▶ **Collected data**
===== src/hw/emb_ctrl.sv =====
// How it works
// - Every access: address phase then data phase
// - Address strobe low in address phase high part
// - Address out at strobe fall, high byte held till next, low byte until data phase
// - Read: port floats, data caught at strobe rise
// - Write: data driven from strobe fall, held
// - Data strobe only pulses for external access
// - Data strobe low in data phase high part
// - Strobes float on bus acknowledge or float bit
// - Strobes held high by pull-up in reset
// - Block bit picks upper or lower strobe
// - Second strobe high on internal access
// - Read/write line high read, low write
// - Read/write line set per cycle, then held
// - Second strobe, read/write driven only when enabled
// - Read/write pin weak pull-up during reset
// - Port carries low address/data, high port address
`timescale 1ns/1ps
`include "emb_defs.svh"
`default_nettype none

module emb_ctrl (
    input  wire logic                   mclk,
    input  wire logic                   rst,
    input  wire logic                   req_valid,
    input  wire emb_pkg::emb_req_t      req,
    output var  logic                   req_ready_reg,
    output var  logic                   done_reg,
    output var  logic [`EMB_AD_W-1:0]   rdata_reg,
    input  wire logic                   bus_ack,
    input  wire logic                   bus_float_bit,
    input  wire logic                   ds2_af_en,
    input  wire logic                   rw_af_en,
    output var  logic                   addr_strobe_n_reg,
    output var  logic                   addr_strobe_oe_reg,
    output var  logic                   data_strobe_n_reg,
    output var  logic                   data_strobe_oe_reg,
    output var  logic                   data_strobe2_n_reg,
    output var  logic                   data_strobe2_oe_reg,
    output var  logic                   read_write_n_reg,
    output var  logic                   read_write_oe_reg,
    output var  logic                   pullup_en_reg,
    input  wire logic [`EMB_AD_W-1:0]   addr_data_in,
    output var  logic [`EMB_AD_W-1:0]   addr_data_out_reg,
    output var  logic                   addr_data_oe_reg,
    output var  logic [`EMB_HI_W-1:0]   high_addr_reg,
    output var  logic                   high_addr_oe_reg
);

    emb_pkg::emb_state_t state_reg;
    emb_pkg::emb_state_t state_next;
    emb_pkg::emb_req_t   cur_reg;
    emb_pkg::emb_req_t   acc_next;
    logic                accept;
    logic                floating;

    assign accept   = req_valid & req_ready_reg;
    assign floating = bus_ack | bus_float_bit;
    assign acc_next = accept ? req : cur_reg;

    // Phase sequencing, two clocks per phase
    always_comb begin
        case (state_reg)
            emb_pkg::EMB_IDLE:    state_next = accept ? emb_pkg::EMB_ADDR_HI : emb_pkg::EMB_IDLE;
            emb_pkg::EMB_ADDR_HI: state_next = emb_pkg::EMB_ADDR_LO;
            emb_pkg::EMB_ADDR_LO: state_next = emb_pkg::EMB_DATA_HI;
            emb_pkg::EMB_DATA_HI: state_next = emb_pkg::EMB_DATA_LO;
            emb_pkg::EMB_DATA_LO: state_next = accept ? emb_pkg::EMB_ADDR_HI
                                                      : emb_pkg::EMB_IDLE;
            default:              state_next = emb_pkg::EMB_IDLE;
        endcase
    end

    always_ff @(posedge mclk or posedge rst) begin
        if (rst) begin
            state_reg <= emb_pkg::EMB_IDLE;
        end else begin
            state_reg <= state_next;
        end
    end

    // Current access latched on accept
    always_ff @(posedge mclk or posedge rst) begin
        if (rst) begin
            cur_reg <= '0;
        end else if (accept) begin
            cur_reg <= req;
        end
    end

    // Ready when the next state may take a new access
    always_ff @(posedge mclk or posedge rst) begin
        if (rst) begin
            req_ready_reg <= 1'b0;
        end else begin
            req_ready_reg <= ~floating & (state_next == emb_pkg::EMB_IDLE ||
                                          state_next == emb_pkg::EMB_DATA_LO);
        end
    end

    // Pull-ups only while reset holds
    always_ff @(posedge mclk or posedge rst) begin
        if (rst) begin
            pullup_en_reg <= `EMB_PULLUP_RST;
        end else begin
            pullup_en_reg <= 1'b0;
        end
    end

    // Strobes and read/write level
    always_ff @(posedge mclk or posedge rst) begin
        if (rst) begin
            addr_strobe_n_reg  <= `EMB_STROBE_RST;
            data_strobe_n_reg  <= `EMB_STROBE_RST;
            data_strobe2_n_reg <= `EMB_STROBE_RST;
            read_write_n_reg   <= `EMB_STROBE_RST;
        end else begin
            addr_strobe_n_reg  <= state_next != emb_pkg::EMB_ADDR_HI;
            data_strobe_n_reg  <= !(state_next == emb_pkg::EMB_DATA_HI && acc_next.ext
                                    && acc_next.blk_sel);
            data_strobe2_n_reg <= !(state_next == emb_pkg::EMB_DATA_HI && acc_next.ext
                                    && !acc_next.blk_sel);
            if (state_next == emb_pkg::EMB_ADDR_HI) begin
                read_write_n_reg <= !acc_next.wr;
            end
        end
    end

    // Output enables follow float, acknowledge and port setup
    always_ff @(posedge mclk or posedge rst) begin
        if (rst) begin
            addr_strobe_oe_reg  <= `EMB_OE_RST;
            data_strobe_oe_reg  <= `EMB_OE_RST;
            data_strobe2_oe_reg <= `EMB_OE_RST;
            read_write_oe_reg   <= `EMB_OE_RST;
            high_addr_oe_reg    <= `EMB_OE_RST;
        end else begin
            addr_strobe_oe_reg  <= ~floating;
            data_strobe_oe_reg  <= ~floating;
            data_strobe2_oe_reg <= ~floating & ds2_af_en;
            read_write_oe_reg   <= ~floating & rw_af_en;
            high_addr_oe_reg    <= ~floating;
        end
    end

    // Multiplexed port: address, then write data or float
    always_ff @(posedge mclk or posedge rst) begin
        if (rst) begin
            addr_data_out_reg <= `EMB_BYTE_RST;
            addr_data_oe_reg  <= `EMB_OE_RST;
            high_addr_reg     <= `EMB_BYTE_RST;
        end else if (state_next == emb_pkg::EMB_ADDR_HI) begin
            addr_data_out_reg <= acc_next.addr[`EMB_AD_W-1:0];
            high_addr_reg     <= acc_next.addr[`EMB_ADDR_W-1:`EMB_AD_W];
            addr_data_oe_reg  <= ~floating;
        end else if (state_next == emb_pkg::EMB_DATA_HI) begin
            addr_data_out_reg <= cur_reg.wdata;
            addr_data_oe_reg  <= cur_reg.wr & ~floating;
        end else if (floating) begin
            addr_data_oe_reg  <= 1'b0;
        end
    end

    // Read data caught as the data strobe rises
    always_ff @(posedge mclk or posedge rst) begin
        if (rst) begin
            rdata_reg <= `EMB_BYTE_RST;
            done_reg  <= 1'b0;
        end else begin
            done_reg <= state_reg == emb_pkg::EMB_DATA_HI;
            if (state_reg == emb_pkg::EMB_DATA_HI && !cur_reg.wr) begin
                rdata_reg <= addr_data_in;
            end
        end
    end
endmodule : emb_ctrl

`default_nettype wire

...

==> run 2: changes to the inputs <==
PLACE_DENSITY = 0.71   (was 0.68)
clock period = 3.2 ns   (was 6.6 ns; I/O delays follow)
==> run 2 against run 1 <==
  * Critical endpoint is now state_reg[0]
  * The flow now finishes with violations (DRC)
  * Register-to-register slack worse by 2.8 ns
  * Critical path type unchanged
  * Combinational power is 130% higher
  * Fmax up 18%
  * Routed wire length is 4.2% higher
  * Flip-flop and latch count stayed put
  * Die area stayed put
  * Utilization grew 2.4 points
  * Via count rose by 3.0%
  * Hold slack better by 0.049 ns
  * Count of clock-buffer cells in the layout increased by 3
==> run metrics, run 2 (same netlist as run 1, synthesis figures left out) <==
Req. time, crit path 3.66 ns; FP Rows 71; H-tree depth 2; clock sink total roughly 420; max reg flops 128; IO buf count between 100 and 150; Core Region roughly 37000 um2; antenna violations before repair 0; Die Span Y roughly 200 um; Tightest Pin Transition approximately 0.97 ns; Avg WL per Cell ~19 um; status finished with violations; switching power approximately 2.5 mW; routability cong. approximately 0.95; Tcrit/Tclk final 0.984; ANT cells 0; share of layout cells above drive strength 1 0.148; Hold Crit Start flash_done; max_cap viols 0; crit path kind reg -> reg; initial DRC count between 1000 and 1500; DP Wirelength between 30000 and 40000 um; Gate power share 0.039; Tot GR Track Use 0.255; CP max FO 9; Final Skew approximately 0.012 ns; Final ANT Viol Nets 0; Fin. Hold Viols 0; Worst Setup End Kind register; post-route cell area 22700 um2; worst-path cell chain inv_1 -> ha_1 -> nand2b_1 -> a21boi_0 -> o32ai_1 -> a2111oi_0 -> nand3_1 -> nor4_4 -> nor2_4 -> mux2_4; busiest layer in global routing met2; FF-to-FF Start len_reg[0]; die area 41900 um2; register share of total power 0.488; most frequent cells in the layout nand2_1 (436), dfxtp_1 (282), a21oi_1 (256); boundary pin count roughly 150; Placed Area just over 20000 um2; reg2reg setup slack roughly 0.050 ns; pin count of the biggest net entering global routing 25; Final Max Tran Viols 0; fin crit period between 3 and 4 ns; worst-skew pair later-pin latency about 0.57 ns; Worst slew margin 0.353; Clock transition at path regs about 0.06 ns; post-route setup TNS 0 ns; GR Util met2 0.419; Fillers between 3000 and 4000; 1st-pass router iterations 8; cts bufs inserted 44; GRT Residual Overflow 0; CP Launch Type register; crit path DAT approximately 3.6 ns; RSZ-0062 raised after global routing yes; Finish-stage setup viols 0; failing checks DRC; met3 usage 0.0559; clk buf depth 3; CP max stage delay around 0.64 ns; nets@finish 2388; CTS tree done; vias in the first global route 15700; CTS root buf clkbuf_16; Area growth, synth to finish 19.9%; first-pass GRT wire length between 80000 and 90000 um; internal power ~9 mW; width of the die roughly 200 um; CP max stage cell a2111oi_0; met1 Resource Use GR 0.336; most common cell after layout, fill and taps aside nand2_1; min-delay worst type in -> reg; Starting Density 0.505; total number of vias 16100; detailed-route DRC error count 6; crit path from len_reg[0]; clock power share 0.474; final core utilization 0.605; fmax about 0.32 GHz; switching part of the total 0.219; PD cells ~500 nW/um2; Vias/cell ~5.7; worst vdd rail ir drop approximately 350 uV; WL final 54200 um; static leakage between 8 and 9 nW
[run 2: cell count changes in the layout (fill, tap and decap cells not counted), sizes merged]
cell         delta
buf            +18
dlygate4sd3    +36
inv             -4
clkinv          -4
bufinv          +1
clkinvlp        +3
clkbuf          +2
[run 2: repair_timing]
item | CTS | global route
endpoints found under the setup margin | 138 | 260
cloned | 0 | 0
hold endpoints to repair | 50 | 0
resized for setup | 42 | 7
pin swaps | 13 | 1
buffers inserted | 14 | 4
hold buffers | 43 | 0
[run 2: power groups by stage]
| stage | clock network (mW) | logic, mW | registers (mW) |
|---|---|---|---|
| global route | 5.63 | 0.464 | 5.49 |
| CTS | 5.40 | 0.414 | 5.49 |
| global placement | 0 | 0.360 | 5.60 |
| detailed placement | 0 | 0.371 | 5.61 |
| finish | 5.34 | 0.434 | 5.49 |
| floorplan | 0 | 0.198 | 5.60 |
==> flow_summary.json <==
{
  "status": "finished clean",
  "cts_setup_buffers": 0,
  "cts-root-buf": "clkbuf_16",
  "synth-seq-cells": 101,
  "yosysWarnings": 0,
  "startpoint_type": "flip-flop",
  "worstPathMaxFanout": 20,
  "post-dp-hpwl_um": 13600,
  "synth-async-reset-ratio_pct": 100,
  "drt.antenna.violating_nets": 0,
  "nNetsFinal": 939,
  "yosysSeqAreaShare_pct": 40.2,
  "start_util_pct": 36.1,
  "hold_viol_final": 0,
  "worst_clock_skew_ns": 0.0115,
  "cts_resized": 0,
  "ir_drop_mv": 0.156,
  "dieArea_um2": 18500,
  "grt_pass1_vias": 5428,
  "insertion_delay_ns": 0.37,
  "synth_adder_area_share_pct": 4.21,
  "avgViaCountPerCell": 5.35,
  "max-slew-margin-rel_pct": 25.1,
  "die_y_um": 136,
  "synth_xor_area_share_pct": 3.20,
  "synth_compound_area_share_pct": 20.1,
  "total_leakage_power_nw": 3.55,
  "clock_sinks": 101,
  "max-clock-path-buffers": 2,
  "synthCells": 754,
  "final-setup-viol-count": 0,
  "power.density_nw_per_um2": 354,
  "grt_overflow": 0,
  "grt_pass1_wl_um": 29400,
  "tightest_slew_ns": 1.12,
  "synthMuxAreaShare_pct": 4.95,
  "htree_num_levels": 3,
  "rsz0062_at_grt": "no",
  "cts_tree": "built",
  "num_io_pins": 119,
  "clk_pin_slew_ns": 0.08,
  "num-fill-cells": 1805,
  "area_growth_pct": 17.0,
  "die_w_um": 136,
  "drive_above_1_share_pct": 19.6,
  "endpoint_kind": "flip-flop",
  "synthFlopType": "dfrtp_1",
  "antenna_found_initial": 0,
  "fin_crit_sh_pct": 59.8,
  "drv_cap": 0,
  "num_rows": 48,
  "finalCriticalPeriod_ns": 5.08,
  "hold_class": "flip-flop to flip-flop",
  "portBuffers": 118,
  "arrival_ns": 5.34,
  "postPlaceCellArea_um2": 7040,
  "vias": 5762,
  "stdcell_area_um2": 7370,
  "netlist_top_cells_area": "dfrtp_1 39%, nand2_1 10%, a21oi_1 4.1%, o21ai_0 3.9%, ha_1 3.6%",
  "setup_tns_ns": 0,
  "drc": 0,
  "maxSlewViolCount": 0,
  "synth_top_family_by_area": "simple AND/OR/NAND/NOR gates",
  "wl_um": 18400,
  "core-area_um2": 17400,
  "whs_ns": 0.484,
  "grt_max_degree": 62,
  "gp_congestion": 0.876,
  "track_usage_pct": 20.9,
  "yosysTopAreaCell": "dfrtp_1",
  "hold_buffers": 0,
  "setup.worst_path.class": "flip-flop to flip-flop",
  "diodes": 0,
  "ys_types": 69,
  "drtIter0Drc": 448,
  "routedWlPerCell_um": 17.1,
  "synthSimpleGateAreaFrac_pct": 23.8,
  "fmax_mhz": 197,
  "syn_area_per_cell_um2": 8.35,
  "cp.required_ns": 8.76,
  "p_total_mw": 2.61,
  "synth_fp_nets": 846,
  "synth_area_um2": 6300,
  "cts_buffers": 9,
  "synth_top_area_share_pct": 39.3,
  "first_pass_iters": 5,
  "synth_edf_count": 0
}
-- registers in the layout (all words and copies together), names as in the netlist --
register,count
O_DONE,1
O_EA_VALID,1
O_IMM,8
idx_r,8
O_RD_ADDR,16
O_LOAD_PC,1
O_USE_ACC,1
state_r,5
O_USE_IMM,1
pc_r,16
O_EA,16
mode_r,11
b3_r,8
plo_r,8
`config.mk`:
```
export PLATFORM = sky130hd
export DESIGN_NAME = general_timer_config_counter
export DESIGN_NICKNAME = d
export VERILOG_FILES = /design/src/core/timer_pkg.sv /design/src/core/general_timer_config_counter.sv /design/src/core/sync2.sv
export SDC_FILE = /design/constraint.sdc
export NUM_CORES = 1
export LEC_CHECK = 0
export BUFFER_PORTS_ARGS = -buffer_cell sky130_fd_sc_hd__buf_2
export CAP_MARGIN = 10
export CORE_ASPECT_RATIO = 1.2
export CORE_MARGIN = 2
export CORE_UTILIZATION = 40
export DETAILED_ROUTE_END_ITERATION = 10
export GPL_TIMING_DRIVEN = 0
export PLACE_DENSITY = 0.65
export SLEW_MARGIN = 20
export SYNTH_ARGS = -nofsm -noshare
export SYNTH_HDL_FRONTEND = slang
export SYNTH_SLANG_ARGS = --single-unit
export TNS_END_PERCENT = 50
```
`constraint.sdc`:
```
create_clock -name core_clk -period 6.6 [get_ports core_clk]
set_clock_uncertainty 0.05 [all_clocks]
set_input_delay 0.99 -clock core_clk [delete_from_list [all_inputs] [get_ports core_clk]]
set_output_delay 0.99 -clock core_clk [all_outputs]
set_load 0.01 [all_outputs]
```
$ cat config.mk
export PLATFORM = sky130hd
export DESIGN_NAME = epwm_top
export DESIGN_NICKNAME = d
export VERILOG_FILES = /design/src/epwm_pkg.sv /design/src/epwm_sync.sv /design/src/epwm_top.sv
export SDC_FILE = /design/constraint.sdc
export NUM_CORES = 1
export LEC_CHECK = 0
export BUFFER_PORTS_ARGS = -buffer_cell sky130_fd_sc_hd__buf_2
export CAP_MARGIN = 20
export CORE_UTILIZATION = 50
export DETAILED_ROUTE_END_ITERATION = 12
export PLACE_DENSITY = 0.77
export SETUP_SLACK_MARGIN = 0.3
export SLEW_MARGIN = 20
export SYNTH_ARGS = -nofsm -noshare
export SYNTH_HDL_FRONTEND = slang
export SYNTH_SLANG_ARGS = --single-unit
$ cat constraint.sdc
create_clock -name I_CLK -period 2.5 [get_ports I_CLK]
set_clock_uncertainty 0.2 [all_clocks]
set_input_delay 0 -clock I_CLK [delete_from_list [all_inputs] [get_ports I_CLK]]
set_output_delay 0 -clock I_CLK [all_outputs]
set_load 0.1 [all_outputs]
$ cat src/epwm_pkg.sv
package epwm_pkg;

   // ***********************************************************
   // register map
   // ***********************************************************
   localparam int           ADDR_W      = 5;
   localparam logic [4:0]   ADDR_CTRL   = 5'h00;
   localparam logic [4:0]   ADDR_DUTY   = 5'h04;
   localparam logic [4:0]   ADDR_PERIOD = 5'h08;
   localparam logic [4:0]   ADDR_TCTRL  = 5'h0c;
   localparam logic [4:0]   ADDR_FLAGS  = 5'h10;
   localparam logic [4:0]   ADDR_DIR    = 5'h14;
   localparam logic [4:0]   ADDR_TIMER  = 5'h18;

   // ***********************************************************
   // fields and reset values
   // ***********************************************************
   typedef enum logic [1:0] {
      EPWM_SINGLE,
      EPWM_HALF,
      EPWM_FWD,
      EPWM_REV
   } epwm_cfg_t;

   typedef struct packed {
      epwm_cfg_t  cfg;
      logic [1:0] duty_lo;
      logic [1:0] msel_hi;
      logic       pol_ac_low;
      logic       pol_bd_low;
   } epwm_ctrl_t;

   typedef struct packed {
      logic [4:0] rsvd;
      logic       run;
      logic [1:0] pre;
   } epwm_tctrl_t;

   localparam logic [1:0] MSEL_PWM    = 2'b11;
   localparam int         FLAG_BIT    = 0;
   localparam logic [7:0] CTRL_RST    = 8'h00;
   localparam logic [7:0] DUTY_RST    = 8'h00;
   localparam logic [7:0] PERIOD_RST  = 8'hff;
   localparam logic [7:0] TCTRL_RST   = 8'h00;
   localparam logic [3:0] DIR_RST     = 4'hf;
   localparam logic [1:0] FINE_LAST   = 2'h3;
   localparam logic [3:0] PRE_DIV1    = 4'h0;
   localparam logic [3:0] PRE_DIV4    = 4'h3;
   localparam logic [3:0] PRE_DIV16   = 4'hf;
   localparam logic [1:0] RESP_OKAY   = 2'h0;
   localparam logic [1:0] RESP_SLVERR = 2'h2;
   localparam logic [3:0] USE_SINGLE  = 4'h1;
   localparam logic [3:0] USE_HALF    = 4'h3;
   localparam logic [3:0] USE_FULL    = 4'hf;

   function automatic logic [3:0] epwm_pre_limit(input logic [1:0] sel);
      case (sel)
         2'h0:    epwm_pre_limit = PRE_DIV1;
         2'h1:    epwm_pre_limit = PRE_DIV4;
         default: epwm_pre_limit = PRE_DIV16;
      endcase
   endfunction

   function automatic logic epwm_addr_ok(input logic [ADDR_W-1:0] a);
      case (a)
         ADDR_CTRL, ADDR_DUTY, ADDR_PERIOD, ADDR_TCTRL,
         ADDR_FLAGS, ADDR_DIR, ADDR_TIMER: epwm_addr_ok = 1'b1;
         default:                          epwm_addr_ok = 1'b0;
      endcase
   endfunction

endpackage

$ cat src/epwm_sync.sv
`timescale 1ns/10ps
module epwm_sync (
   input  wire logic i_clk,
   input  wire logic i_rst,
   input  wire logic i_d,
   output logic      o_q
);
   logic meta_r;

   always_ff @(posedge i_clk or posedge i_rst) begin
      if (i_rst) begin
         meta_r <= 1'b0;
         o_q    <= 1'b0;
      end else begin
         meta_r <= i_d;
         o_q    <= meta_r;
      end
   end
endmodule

* * *

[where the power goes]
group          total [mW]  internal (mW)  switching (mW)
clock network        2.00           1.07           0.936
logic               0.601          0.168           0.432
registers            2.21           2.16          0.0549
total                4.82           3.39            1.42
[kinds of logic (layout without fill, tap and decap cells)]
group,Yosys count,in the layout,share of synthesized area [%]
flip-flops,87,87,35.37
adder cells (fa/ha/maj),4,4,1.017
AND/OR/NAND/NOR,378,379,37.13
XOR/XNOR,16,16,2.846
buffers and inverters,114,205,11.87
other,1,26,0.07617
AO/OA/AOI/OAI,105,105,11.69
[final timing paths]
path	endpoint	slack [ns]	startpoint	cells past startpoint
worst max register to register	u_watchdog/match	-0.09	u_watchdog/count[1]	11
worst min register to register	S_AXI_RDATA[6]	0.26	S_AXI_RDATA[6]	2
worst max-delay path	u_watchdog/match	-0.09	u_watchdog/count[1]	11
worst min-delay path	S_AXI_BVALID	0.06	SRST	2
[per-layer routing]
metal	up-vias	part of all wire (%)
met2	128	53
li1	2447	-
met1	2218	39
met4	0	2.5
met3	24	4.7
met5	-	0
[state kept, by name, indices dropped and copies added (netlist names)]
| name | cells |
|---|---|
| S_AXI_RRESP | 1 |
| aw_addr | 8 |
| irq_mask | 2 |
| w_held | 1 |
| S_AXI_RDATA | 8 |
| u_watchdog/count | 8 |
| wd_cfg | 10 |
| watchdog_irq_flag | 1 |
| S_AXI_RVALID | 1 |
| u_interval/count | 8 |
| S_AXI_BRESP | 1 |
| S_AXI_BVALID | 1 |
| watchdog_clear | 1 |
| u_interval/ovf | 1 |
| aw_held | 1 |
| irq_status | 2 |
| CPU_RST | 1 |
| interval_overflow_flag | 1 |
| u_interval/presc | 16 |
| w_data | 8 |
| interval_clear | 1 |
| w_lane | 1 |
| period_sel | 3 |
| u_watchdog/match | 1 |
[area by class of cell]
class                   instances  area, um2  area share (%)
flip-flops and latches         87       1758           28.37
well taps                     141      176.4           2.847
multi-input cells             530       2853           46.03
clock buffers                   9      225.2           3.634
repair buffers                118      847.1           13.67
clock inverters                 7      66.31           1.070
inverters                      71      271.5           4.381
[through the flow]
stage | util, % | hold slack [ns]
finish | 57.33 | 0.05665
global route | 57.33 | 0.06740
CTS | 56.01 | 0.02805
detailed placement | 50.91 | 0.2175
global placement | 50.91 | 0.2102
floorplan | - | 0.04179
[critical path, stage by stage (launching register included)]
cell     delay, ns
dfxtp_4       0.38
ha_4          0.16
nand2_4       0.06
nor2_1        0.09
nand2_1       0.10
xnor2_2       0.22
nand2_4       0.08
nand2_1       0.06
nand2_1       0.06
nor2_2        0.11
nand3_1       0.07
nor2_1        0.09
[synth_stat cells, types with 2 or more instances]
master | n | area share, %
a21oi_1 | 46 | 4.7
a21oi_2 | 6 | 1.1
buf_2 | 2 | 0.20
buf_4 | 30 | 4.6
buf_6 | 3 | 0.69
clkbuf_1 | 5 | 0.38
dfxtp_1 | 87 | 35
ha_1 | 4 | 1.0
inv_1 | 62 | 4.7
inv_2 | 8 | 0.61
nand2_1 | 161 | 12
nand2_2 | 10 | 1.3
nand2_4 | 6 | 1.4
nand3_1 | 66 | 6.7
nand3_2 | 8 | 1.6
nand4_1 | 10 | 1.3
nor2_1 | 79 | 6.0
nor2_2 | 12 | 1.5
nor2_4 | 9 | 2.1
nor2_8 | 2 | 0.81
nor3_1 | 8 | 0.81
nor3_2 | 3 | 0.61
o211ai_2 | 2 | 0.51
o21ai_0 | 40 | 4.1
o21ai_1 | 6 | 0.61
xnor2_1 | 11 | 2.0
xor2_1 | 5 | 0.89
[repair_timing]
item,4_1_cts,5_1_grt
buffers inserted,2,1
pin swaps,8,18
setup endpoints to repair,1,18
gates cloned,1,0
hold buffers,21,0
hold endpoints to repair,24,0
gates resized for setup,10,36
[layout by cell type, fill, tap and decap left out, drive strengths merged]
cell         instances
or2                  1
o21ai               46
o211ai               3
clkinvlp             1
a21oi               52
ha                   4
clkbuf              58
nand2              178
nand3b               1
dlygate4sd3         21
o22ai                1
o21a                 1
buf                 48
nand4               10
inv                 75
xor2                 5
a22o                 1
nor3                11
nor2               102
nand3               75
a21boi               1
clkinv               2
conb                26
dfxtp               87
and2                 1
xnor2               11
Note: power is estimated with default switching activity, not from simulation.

▶ **Problem details**
When the string "left" appears in a line of the records above, that line is to be copied.

▶ **Answer to this task**
==> run metrics, run 2 (same netlist as run 1, synthesis figures left out) <==
[layout by cell type, fill, tap and decap left out, drive strengths merged]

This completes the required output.